Studio album by Kentucky Colonels
- Released: April 20, 1964
- Recorded: February 1964
- Studios: World Pacific Studios, Los Angeles, CA
- Genre: bluegrass
- Length: 26:47
- Label: World Pacific
- Producers: Ed Pearl, Richard Bock

Kentucky Colonels chronology
| The New Sound of Bluegrass America (1963) | Appalachian Swing! (1964) |  |

= Appalachian Swing! =

Appalachian Swing! is the second album by the American bluegrass band the Kentucky Colonels and was released on April 20, 1964 on World Pacific Records. Although it failed to chart in America, the album sold reasonably well over the course of the year and became an influential underground classic. A number of critics and authors have commented on how guitarist Clarence White's flatpicking guitar style on the album influenced the development of bluegrass guitar playing.

==Recording==
Appalachian Swing! was recorded in one marathon evening session, without any overdubbing, at World Pacific Studios in Los Angeles, with the band's manager and owner of the Ash Grove folk club, Ed Pearl, co-producing with Richard Bock. Bock also originated the album's title, which is a play on composer Aaron Copland's popular orchestral suite, Appalachian Spring, as well as a reference to how he felt the group's music "swung".

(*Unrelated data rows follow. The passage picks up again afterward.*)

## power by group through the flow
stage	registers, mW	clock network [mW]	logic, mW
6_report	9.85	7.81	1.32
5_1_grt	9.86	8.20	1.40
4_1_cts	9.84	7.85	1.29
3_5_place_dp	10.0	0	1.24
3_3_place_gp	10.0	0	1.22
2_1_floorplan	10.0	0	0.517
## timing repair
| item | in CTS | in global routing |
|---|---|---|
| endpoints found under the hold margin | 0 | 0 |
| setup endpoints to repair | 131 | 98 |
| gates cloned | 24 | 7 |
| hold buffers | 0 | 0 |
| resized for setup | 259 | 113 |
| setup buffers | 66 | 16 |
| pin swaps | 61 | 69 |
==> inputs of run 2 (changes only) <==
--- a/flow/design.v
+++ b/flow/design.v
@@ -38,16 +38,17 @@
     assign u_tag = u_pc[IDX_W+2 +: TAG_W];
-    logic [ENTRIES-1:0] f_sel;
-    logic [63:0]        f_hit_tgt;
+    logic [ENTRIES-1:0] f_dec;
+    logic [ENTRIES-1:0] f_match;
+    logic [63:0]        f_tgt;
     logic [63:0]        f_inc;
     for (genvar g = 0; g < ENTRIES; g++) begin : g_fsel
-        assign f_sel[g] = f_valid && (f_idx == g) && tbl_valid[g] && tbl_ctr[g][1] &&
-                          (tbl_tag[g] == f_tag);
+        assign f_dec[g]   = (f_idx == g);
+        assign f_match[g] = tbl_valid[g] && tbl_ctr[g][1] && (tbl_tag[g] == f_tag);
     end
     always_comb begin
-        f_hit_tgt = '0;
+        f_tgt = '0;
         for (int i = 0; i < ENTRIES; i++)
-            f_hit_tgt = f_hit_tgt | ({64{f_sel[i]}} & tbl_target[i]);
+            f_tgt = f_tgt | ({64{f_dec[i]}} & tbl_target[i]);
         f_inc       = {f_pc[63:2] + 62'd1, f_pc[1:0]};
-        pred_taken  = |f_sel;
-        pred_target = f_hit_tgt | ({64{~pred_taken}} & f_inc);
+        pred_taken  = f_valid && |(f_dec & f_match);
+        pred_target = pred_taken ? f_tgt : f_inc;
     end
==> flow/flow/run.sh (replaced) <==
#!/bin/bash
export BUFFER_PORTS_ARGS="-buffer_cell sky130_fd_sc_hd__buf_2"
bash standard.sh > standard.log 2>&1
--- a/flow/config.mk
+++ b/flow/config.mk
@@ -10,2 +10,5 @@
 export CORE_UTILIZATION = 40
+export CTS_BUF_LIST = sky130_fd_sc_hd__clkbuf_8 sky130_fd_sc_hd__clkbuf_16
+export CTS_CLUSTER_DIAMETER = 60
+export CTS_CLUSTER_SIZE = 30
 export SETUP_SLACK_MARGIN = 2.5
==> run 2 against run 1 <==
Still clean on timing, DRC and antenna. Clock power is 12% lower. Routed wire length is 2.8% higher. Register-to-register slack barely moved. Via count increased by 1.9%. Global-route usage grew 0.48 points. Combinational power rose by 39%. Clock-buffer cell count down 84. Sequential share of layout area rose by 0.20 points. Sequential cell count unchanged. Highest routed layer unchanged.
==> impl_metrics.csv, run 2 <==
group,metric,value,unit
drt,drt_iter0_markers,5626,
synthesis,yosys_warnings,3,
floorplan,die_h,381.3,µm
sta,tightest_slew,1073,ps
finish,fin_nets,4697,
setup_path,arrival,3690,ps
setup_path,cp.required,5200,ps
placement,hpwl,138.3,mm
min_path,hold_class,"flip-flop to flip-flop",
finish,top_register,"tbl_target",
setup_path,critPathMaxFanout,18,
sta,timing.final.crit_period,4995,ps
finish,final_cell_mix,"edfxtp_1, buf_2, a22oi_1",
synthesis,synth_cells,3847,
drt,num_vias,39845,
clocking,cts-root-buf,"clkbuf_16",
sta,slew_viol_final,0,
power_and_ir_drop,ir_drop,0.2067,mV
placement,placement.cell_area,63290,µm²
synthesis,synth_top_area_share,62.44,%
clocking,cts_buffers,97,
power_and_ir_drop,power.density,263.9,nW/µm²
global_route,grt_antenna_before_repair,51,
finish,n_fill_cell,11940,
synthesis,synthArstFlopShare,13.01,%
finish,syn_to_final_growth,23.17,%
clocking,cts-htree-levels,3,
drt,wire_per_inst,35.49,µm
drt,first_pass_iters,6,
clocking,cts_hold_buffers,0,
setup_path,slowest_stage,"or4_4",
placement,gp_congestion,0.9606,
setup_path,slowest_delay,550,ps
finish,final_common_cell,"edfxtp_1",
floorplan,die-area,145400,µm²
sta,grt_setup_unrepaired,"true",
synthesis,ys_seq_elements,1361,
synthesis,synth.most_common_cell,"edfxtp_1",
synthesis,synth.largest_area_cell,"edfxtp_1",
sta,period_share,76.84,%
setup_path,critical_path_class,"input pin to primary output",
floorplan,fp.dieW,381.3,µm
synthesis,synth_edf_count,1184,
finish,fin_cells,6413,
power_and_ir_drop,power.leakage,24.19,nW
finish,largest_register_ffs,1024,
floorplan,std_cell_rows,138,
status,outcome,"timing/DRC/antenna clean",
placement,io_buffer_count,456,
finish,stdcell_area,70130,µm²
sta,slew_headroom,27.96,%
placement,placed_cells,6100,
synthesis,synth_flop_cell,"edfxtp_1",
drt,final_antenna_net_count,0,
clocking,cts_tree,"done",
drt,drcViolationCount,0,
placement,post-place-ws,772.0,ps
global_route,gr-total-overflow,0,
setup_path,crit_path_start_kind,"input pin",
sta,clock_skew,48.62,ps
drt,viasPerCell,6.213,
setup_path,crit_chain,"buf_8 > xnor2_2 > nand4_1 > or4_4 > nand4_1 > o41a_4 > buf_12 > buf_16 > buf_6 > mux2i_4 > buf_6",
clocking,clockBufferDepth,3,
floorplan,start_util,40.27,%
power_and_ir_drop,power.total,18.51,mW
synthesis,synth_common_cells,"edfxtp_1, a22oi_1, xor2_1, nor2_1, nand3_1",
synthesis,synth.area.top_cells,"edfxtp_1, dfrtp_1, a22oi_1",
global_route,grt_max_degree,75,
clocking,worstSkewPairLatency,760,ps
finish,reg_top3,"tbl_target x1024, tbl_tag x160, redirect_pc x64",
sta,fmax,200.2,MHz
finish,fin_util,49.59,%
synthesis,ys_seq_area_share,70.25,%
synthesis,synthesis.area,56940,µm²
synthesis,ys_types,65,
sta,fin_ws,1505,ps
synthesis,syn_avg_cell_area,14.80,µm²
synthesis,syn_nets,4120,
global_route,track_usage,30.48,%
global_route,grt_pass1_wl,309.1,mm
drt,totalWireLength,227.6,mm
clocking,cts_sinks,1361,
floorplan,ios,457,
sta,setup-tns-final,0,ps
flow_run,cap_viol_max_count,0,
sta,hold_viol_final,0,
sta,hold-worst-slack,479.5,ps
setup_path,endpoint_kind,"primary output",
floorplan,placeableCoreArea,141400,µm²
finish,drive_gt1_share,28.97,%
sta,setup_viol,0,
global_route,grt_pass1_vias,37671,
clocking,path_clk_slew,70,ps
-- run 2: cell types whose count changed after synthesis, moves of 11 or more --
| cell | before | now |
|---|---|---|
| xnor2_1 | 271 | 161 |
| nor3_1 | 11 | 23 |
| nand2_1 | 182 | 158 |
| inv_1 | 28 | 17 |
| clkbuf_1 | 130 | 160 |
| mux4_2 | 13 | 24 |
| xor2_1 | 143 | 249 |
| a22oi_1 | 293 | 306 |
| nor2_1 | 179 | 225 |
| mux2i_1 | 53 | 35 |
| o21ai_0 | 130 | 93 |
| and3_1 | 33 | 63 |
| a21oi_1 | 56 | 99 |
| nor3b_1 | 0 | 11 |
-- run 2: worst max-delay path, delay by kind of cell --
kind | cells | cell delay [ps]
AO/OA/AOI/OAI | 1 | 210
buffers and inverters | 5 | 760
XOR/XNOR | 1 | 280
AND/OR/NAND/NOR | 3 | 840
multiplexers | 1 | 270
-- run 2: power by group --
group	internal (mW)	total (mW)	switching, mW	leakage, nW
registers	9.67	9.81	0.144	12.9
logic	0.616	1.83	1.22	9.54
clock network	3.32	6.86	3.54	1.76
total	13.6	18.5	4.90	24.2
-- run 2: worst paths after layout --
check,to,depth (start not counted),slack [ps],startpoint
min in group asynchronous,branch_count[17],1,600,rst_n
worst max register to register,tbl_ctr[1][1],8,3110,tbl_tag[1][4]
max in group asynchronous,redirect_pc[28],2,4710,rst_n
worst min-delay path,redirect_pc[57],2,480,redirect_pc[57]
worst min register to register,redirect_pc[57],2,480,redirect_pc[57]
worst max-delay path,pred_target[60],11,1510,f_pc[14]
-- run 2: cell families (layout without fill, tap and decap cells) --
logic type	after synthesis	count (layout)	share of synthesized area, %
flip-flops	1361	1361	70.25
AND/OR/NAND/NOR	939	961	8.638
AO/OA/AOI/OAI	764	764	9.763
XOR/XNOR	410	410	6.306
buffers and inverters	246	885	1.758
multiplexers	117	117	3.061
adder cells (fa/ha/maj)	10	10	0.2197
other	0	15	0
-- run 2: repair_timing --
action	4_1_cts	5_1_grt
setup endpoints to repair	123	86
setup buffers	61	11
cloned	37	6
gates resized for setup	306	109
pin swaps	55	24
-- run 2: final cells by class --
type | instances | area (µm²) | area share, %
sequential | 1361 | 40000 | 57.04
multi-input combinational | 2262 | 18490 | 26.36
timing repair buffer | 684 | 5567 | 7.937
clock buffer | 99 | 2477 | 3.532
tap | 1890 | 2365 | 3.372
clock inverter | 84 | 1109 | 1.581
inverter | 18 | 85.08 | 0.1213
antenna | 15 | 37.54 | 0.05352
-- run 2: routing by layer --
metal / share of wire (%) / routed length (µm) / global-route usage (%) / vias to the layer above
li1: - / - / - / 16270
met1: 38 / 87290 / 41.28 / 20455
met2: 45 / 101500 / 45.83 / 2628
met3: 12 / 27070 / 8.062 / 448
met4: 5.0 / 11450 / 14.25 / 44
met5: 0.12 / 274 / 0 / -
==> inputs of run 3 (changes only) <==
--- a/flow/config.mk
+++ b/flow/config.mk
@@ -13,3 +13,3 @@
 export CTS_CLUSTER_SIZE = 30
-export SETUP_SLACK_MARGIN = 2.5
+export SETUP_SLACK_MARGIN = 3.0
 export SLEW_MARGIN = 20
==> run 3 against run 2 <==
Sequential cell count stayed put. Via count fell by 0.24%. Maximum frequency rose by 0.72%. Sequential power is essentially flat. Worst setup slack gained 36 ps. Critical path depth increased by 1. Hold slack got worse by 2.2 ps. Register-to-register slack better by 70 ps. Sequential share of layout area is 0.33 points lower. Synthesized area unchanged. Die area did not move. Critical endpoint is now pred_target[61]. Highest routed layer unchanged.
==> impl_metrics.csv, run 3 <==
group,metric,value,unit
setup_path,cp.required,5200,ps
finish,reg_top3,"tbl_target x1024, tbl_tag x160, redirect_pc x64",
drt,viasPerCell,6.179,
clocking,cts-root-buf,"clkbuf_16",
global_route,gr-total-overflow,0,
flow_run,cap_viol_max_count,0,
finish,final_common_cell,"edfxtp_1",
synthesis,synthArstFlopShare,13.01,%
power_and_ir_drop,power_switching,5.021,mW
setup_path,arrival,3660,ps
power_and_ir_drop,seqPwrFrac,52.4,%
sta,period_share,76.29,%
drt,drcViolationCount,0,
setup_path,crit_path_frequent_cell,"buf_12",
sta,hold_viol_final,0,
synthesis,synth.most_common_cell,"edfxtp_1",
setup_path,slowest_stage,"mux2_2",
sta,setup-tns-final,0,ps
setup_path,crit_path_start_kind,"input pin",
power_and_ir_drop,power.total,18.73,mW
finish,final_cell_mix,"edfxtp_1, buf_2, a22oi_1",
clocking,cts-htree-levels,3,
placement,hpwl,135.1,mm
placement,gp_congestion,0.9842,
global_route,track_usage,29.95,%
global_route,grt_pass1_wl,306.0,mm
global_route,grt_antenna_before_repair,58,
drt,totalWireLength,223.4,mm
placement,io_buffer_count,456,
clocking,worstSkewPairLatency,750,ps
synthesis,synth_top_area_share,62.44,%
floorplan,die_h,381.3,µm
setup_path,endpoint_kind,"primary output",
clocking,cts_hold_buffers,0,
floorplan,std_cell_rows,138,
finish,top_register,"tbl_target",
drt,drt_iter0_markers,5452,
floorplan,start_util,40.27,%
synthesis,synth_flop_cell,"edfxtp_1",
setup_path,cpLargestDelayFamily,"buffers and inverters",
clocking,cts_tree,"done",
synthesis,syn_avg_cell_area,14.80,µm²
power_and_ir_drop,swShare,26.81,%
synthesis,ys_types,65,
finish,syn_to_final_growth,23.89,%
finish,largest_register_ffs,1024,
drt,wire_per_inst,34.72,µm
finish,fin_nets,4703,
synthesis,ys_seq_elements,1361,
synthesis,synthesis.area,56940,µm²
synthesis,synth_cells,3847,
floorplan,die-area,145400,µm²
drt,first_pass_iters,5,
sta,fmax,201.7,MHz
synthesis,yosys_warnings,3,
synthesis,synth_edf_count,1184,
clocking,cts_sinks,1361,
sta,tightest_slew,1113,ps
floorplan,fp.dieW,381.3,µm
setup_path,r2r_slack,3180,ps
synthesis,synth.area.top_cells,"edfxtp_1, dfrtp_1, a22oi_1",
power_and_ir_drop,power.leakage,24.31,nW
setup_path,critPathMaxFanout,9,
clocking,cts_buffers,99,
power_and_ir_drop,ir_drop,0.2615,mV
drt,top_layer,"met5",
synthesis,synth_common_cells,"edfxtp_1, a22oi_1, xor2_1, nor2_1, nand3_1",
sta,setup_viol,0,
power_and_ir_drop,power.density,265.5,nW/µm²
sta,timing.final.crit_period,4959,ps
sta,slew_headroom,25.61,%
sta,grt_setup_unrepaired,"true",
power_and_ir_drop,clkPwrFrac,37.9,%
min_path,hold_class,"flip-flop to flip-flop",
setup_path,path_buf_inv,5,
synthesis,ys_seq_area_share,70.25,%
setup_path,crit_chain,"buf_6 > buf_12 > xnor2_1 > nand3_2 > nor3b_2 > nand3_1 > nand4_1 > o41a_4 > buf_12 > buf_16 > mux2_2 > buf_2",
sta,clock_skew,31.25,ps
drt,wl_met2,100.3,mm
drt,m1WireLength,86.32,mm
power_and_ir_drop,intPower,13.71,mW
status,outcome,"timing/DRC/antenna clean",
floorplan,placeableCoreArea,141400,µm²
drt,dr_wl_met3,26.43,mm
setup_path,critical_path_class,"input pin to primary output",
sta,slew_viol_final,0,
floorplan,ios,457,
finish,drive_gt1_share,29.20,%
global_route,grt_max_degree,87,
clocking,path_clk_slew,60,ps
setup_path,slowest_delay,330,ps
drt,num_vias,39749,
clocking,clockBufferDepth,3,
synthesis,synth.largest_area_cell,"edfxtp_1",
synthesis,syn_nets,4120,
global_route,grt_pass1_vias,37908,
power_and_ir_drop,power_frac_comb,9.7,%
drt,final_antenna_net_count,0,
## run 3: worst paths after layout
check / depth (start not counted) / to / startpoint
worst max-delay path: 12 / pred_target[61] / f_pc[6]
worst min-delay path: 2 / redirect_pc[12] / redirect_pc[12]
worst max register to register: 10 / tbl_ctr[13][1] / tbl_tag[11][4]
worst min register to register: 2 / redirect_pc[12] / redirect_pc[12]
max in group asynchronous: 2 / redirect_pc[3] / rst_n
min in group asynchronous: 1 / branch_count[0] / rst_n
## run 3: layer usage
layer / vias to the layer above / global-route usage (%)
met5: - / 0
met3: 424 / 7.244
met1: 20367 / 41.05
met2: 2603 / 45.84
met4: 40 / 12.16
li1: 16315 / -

Unlike the Colonels' previous album, Appalachian Swing! is an entirely instrumental record—a creative decision that was taken in an effort to keep recording costs down. However, there is speculation among some bluegrass aficionados that, in making Appalachian Swing! a purely instrumental album, World Pacific was attempting to emulate the success of Glen Campbell's early '60s instrumental records, such as The Astounding 12-String Guitar of Glen Campbell.

==Release and reception==
The album was issued in the United States by World Pacific on April 20, 1964, in both mono and stereo configurations. Upon release, the album garnered positive reviews and, although it failed to chart, was a commercially successful and influential record in bluegrass circles. Author Christopher Hjort has noted that, with the release of Appalachian Swing!, the Kentucky Colonels came to be considered by fans and critics as one of the best bluegrass groups in the United States by the end of 1964.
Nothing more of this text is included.